Nelson Freire (piano)
Orchestre national de France, Louis Langrée (direction)


L. Langrée (© Jennifer Taylor)


Louis Langrée rend d’abord hommage aux victimes de Manchester et propose une minute de silence. N’étaient quelques applaudissements intempestifs, la transition avec le début du Quatrième Concerto de Beethoven serait poignante : Nelson Freire, en quelques mesures, nous emmène ailleurs. La suite le montrera magnifique de sonorité, souverain dans l’art de l’allégement timbré, de la volubilité rêveuse : interprétation intimiste, dont la lumière colorée peut aussi se tamiser, notamment dans l’Andante con moto, d’une beauté automnale. Le jeu semble parfois tenir de l’improvisation rhapsodique, avec une superbe cadence pour l’Allegro moderato initial, aussi inventive que contrôlée. Tel est le secret du pianiste brésilien, essentiel dans le Concerto beethovénien sans doute le plus difficile, dont la pierre d’achoppement est le dosage du poids : l’alliance de la liberté et de la rigueur. L’orchestre est à l’unisson du soliste, comme cela se produit rarement : en allant au fond de la partition, jusque dans ses moindres nuances, en aérant les textures, par l’effectif et par le geste, Louis Langrée donne lui aussi l’impression d’inventer alors qu’il ne cesse d’avancer là où beaucoup se montrent trop statiques, sans rien lisser ou aplanir – le mouvement lent, souvent affadi ou étiré, ici très tendu, préserve la vérité du dialogue avec le piano. Deux superbes bis : l’arrangement de l’extrait de l’Orphée de Gluck et le deuxième Intermezzo des Six pièces opus 118 de Brahms.
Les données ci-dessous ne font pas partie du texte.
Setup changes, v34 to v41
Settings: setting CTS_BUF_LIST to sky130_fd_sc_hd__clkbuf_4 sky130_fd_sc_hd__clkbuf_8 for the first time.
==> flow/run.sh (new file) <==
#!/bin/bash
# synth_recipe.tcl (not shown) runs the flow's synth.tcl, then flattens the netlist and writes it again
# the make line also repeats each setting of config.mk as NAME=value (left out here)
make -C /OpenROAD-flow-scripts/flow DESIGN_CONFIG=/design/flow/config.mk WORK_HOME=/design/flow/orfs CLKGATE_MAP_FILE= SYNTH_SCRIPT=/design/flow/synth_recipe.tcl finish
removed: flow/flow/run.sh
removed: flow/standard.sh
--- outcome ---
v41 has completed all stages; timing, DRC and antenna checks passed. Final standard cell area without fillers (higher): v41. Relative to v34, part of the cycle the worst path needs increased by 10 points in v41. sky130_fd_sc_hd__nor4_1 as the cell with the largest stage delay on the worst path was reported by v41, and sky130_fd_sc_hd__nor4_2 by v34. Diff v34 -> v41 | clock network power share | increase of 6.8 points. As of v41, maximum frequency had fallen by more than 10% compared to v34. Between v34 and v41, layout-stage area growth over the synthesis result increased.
Quelques jours après Christian Thielemann et la Staatskapelle de Dresde, Louis Langrée s’empare du Pelléas et Mélisande de Schoenberg. Deux interprétations à l’exact opposé l’une de l’autre. Est-ce parce qu’il est, presque plus que tout autre, familier du drame lyrique de Debussy qu’il vient d’interpréter aux Champs-Elysées avec le même orchestre ? La lecture du Français est moins analytique, moins polyphonique – mais pas moins claire. Il opte pour un traitement plus... debussyste, justement, de leitmotive que l’Allemand soulignait davantage, voire surlignait. Les couleurs sont plus fondues, alors qu’elles avaient tendance à se juxtaposer. Sa direction, surtout, est beaucoup plus incandescente, à la tête d’un National – déjà à son meilleur chez Beethoven – qu’elle chauffe à blanc : Thielemann anticipait le Schoenberg à venir, Langrée plonge la partition dans la fournaise expressionniste. Ce n’est pas pour cela que nous le préférons : les deux approches sont admirablement défendues. C’est parce qu’il laisse voir, derrière la musique, le drame de Maeterlinck, qu’il dirige le poème symphonique en chef de théâtre, beaucoup plus narratif, installant d’emblée un climat étouffant et ténébreux, libérant ensuite les forces aveugles de la passion – Thielemann l’annexait à la musique pure. Quarante-cinq minutes de musique qui vous prennent à la gorge.